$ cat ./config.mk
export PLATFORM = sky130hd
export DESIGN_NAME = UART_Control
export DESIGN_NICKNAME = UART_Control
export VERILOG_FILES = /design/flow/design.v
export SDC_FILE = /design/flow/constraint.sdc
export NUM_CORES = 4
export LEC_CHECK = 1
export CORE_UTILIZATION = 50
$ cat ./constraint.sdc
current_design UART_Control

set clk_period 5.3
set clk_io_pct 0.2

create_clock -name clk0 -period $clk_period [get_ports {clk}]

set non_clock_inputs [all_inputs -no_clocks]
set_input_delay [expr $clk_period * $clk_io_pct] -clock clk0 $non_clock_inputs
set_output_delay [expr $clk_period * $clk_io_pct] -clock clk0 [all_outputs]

──────────

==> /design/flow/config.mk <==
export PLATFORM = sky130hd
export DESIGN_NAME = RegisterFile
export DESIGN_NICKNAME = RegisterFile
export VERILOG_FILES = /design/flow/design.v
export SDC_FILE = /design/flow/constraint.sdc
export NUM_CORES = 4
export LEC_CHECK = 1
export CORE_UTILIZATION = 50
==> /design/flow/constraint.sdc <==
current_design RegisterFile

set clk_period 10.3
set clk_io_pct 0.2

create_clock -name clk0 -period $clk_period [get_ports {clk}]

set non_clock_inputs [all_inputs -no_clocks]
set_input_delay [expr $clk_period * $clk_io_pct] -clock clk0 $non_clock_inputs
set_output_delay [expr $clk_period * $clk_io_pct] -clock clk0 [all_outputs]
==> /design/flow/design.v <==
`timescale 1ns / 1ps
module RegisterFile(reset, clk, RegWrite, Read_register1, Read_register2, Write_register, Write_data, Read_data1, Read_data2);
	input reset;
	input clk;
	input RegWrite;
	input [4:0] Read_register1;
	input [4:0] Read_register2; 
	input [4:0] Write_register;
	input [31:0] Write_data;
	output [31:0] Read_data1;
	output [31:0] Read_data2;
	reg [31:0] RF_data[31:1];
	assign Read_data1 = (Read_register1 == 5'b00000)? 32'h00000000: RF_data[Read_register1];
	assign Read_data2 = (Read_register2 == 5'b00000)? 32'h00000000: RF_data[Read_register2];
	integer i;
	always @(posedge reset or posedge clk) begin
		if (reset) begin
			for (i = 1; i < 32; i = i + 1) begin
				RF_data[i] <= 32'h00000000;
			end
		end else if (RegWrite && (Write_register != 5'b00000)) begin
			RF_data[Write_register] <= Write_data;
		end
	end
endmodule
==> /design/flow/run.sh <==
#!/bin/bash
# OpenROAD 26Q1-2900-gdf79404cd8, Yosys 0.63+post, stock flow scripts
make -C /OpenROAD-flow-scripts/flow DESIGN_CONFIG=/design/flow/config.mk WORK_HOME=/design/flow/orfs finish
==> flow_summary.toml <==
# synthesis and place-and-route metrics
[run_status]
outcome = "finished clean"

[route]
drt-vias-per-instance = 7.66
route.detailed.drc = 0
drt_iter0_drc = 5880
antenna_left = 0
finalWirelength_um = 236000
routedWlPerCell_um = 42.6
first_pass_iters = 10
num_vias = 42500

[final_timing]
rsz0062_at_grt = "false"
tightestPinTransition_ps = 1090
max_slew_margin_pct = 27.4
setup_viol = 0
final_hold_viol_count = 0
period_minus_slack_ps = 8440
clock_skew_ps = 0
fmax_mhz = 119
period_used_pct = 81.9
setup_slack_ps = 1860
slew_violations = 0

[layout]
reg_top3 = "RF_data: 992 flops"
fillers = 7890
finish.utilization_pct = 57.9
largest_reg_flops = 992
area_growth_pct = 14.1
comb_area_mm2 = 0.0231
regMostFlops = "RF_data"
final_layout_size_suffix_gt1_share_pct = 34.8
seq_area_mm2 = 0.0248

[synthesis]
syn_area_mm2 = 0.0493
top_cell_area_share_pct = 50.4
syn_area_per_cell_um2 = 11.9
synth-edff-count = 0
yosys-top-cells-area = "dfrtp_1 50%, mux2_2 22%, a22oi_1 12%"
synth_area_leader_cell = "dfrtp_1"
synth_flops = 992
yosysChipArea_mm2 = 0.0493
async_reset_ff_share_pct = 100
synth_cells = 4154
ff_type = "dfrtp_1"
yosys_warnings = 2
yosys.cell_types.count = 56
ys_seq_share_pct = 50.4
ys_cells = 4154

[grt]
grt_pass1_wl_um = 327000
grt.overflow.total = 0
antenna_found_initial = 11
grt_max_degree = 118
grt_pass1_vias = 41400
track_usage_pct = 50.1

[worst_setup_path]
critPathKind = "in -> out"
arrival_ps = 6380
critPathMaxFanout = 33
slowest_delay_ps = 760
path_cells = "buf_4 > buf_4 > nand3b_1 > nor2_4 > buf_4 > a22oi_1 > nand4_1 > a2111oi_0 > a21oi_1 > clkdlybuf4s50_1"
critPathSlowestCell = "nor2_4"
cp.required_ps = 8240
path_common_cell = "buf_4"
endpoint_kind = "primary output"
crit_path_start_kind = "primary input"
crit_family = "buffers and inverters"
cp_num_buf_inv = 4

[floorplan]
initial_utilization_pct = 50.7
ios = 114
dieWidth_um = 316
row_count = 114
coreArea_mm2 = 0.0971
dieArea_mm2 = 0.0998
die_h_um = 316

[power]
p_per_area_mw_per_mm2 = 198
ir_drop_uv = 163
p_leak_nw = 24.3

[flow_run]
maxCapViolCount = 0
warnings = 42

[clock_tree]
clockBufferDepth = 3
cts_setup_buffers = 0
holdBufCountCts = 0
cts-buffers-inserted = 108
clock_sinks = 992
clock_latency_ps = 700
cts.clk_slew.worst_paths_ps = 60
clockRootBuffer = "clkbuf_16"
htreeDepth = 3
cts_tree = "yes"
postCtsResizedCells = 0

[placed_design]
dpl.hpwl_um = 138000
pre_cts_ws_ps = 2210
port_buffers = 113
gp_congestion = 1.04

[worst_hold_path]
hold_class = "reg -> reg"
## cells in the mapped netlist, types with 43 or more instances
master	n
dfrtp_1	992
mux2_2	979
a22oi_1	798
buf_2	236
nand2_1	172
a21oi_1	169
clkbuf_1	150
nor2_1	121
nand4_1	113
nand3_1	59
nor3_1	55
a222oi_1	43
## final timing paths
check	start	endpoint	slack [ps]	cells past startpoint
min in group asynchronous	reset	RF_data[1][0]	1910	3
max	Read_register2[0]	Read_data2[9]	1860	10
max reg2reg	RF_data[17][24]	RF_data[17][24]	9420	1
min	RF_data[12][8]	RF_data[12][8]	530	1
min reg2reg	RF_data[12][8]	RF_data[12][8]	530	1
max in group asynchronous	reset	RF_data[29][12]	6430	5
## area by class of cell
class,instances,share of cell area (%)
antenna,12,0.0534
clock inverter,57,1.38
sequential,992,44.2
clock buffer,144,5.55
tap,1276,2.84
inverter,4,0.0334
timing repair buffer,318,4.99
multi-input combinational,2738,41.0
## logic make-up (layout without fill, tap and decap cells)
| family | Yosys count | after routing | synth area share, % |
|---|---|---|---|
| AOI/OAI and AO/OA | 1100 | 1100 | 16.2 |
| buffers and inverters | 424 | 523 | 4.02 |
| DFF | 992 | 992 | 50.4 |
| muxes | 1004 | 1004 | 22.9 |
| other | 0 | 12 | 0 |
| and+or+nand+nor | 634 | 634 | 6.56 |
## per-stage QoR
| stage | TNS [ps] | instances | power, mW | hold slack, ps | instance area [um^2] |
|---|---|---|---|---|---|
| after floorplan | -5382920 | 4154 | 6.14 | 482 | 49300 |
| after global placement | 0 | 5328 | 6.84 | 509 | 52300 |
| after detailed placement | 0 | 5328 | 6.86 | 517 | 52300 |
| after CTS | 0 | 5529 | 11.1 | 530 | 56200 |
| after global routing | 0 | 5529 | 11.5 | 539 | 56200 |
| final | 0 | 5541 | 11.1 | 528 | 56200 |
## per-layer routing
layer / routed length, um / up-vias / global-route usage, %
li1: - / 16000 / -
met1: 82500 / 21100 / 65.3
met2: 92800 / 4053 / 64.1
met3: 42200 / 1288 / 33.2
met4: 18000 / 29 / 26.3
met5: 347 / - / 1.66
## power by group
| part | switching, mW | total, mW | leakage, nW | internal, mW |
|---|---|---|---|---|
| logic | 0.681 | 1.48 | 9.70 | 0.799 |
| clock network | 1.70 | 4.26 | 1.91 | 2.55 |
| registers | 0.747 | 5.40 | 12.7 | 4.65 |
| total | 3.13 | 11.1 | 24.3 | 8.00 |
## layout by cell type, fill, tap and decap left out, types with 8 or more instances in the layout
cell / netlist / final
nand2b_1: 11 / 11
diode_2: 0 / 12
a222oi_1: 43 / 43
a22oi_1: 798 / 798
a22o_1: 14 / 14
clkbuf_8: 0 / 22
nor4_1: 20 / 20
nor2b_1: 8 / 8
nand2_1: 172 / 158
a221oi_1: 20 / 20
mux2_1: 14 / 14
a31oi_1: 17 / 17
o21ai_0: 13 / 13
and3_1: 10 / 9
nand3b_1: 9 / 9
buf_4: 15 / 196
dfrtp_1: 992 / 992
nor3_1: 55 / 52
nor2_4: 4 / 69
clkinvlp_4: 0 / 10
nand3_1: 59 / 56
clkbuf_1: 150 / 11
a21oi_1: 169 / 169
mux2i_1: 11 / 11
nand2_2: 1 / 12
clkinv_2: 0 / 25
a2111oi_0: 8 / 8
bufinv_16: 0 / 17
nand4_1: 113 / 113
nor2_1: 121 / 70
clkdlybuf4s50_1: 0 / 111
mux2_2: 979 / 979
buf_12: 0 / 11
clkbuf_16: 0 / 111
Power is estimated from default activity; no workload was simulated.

──────────

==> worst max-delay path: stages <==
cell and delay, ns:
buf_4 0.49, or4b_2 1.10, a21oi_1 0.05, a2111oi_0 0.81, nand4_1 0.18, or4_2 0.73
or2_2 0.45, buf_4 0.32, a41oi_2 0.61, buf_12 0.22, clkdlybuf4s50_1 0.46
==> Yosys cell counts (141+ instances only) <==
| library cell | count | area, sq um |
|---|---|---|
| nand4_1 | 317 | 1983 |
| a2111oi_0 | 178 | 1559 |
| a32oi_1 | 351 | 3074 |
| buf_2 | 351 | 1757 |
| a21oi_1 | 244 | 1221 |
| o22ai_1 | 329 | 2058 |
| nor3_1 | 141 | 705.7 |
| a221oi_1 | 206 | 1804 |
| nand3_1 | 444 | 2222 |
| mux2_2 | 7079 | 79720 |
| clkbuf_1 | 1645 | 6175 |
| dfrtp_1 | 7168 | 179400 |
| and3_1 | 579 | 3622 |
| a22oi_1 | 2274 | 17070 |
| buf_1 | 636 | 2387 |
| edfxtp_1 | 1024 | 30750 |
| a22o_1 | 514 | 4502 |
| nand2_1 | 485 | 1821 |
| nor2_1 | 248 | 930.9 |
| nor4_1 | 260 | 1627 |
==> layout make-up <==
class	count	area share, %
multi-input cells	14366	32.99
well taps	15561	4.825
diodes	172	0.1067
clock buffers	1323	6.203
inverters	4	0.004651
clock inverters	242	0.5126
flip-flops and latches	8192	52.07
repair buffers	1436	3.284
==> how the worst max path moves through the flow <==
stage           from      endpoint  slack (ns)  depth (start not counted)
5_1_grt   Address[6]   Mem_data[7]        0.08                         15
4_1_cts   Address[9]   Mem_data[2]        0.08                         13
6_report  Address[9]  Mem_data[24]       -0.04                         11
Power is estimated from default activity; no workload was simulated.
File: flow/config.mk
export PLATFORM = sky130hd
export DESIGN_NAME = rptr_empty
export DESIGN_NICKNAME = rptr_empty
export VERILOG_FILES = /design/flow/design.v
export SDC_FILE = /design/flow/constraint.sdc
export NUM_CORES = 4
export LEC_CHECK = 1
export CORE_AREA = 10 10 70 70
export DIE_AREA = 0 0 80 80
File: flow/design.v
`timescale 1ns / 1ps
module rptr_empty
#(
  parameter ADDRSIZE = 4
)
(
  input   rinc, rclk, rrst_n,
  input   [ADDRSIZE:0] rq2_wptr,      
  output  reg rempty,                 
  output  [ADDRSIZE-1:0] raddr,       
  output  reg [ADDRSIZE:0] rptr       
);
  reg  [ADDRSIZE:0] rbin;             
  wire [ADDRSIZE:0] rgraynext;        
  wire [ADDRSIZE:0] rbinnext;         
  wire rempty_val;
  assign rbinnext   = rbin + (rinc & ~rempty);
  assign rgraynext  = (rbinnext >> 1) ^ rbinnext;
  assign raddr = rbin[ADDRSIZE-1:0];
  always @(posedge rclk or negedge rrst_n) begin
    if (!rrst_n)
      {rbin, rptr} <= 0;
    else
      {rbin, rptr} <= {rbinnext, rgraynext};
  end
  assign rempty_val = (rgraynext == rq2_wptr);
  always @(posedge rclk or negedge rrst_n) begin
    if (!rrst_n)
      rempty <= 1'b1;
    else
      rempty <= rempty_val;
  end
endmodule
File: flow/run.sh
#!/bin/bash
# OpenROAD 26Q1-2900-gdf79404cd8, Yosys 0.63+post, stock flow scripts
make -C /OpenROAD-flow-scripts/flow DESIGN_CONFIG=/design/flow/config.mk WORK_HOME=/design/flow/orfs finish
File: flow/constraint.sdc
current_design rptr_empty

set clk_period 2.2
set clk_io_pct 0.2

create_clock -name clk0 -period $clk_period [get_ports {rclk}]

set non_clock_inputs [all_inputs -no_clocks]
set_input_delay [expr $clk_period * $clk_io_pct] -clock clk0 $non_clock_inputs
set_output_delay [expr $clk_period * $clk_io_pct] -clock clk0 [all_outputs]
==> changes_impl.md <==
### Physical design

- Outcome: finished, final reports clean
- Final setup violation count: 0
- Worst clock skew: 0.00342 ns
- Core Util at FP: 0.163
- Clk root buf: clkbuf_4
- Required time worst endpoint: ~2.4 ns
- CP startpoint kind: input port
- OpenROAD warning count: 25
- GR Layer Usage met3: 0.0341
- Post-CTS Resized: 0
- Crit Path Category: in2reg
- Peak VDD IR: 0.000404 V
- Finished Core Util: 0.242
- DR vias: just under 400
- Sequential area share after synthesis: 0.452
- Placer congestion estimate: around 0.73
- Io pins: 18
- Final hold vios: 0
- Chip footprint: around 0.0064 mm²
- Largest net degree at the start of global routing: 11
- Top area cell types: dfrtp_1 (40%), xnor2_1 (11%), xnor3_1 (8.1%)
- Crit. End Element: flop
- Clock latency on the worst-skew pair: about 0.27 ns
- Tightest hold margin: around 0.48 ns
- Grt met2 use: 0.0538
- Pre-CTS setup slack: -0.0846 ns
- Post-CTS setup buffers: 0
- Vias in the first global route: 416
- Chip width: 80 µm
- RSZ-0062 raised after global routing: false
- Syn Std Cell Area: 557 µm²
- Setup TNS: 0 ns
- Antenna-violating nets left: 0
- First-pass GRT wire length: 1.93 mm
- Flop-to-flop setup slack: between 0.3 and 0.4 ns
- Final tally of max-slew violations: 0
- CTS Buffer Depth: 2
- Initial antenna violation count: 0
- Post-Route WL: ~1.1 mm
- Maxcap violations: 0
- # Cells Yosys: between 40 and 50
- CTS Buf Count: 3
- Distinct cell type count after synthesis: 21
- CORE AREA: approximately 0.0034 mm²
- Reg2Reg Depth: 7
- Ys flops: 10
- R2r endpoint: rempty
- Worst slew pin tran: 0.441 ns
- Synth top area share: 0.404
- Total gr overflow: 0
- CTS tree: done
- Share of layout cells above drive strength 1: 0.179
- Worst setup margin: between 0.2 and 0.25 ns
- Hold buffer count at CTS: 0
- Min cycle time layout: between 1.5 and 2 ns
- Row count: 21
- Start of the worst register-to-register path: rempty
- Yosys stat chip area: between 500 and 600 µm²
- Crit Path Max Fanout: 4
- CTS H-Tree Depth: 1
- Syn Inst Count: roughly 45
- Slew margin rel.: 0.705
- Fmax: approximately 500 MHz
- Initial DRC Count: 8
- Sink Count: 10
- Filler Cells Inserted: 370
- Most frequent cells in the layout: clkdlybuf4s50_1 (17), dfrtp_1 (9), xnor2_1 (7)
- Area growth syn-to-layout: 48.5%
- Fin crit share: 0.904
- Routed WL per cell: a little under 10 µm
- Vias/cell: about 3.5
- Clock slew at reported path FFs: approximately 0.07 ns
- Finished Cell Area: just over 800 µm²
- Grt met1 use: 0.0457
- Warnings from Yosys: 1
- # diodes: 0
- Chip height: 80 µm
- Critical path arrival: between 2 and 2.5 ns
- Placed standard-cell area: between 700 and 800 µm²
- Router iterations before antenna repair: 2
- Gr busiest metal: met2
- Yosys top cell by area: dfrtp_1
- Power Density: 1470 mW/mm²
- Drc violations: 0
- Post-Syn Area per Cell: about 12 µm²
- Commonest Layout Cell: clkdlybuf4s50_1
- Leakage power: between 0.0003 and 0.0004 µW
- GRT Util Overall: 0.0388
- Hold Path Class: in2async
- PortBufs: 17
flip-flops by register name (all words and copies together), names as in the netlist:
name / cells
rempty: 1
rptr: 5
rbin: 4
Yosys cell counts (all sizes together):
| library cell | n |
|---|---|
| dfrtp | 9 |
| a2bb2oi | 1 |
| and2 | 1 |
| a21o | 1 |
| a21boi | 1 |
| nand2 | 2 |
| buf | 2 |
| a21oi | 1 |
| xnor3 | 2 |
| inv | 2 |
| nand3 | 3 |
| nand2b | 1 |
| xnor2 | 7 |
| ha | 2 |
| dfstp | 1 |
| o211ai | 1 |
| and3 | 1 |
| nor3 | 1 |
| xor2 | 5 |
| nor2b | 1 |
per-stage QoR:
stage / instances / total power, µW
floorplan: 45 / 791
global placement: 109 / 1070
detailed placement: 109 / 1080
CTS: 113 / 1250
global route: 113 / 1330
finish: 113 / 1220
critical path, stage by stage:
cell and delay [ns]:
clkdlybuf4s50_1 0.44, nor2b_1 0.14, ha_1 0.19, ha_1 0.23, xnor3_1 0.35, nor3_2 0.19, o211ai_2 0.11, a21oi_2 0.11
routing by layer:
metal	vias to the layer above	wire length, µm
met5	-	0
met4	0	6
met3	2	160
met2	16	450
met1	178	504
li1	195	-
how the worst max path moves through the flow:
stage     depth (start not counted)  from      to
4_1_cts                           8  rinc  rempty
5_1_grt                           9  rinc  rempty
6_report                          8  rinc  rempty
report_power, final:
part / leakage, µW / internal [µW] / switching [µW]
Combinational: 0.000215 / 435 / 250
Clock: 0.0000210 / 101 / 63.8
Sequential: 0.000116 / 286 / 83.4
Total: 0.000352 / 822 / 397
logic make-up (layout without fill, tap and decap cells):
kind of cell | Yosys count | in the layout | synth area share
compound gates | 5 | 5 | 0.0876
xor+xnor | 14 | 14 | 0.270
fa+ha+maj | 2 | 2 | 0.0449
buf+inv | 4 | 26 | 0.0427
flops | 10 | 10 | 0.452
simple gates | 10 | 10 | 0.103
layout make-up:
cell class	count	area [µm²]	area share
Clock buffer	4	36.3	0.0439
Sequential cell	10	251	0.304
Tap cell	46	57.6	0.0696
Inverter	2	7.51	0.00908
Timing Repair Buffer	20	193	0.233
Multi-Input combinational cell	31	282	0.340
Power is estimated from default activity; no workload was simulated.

──────────

■ Task to complete
Beginning with the line above that contains "351 | 1757 |", copy each line exactly up to and including the line that contains "248 | 930.9 |", and go no further.

■ Exercise result
| buf_2 | 351 | 1757 |
| a21oi_1 | 244 | 1221 |
| o22ai_1 | 329 | 2058 |
| nor3_1 | 141 | 705.7 |
| a221oi_1 | 206 | 1804 |
| nand3_1 | 444 | 2222 |
| mux2_2 | 7079 | 79720 |
| clkbuf_1 | 1645 | 6175 |
| dfrtp_1 | 7168 | 179400 |
| and3_1 | 579 | 3622 |
| a22oi_1 | 2274 | 17070 |
| buf_1 | 636 | 2387 |
| edfxtp_1 | 1024 | 30750 |
| a22o_1 | 514 | 4502 |
| nand2_1 | 485 | 1821 |
| nor2_1 | 248 | 930.9 |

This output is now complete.